I’m sure that those other doctors had busy practices with many patients to see. But sometimes we let our busyness carry us away until we become like the idols David wrote about: “Eyes have they, but they see not: they have ears but they hear not.” (Psalm 115:5-6.) Failure to keep our priorities in order and to pay attention to the things we value most, making time for them, can result, like the doctors, in our missing them. I guess a prime example of the important items that get pushed aside or taken for granted is the family. And what about our children? They grow each year into new people. If you want to know the pleasures of your five-year-old, this is the year—next year he’ll be replaced by a six-year-old and six is quite a different story.

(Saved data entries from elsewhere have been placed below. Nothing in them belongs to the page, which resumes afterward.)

$ cat config.mk
export PLATFORM = sky130hd
export DESIGN_NAME = splc_top
export DESIGN_NICKNAME = d
export VERILOG_FILES = /design/src/splc_pkg.sv /design/src/splc_top.sv
export SDC_FILE = /design/constraint.sdc
export NUM_CORES = 1
export LEC_CHECK = 0
export BUFFER_PORTS_ARGS = -buffer_cell sky130_fd_sc_hd__buf_2
export CAP_MARGIN = 20
export CORE_MARGIN = 5
export CORE_UTILIZATION = 50
export CTS_CLUSTER_DIAMETER = 40
export DETAILED_ROUTE_END_ITERATION = 8
export GPL_TIMING_DRIVEN = 1
export PLACE_DENSITY = 0.92
export RECOVER_POWER = 25
export SETUP_SLACK_MARGIN = 0.15
export SLEW_MARGIN = 25
export SYNTH_ARGS = -nofsm -noshare
export SYNTH_HDL_FRONTEND = slang
export SYNTH_SLANG_ARGS = --single-unit
$ cat constraint.sdc
create_clock -name clk -period 6.35 [get_ports clk]
set_input_delay 0.9525 -clock clk [delete_from_list [all_inputs] [get_ports clk]]
set_output_delay 0.9525 -clock clk [all_outputs]
set_load 0.005 [all_outputs]
$ cat src/splc_pkg.sv
// Purpose: shared constants, modes and field layouts for the serial link
//          pin and clock setup block
// Assumes: 32-bit apb data, byte addresses, one word per register
// Notes:   rate figures are in kHz so all derivations stay integer
package splc_pkg;

    // -----------------------------------------------------------------
    // interface modes, decoded from the two straps
    // -----------------------------------------------------------------
    typedef enum logic [1:0] {
        SPLC_PRIMARY = 2'b00,
        SPLC_SEC_01  = 2'b01,
        SPLC_SEC_10  = 2'b10,
        SPLC_DSP     = 2'b11
    } splc_mode_e;

    // -----------------------------------------------------------------
    // register map
    // -----------------------------------------------------------------
    localparam logic [7:0]  SPLC_STATUS_OFF = 8'h58;
    localparam logic [7:0]  SPLC_CTRL_OFF   = 8'h5C;
    localparam logic [31:0] SPLC_CTRL_RESET = 32'h0000_0003;
    localparam logic [31:0] SPLC_CTRL_MASK  = 32'h0000_003F;
    localparam logic [31:0] SPLC_BAD_DATA   = 32'h0000_0000;

    // control word: last member sits in bit 0
    typedef struct packed {
        logic [1:0] pd_depth;            // bits 5:4
        logic [1:0] crystal_rate_select; // bits 3:2
        logic       bufclk_enable_a;     // bit 1
        logic       bufclk_enable_d;     // bit 0
    } splc_ctrl_s;

    // status word
    typedef struct packed {
        logic       clkout_on;   // bit 4
        logic       power_down;  // bit 3
        logic       locked;      // bit 2
        splc_mode_e mode;        // bits 1:0
    } splc_status_s;

    localparam int SPLC_CTRL_W = 6;
    localparam int SPLC_STAT_W = 5;

    // power-down depth thresholds
    localparam logic [1:0] SPLC_PD_CLKOUT = 2'h1;
    localparam logic [1:0] SPLC_PD_XTAL   = 2'h2;

    // -----------------------------------------------------------------
    // clock rates and derived divider increments
    // -----------------------------------------------------------------
    localparam int SPLC_REF0_KHZ     = 12288;
    localparam int SPLC_REF1_KHZ     = 24576;
    localparam int SPLC_REF2_KHZ     = 32768;
    localparam int SPLC_PRI_BCLK_KHZ = 12288;
    localparam int SPLC_DSP_BCLK_KHZ = 4096;
    localparam int SPLC_DSP_FS_KHZ   = 8;
    localparam int SPLC_ACC_MOD      = 24;
    localparam int SPLC_FS_DIV       = SPLC_DSP_BCLK_KHZ / SPLC_DSP_FS_KHZ;

    localparam logic [5:0] SPLC_MOD6 = 6'(SPLC_ACC_MOD);
    localparam logic [5:0] SPLC_INC_P0 =
        6'(SPLC_ACC_MOD * SPLC_PRI_BCLK_KHZ / SPLC_REF0_KHZ);
    localparam logic [5:0] SPLC_INC_P1 =
        6'(SPLC_ACC_MOD * SPLC_PRI_BCLK_KHZ / SPLC_REF1_KHZ);
    localparam logic [5:0] SPLC_INC_P2 =
        6'(SPLC_ACC_MOD * SPLC_PRI_BCLK_KHZ / SPLC_REF2_KHZ);
    localparam logic [5:0] SPLC_INC_D0 =
        6'(SPLC_ACC_MOD * SPLC_DSP_BCLK_KHZ / SPLC_REF0_KHZ);
    localparam logic [5:0] SPLC_INC_D1 =
        6'(SPLC_ACC_MOD * SPLC_DSP_BCLK_KHZ / SPLC_REF1_KHZ);
    localparam logic [5:0] SPLC_INC_D2 =
        6'(SPLC_ACC_MOD * SPLC_DSP_BCLK_KHZ / SPLC_REF2_KHZ);

endpackage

When that little hand tugs at your sleeve and the tiny voice says, “Can we go swing?” go! Go while the voice is asking, and learn the sheer joy of sunshine and breeze in your hair; hear the music of that child’s laughter while it still rings. When the ten-year-old brings a book to read to you or a model to build, then is the time to set aside whatever keeps you busy and share what might keep you learning and growing and building relationships. When a child asks you to “come and see,” that is the moment to stop and look. When your teenager is ready to tell you all the long details of his or her day, that is the time to listen. If we stop, look, and listen when our children first need us, they will come to us again later. If we don’t, we may join the parents who complain, “My kids never talk to me; they never join the rest of us to do anything together. Our family is falling apart!”
Certainly we want to see that TV program, wash the car, dust the living room, clean off the desk, retype the report; but we need to stop and ask “Why?” If any activity, however worthy, fills up time we could be spending on progress toward our personal goals, it should be scrapped. Life isn’t necessarily more meaningful the fuller we pack it. Sometimes we hurry so fast we miss it all.
The good doctor was in Guatemala to serve the people—all of the people. Since she was not an Indian, he could very well have brushed the lady aside. But he stopped, looked and listened, and her life changed for the better. As Steven R. Covey said, “let’s not get caught up in the thick of thin things.”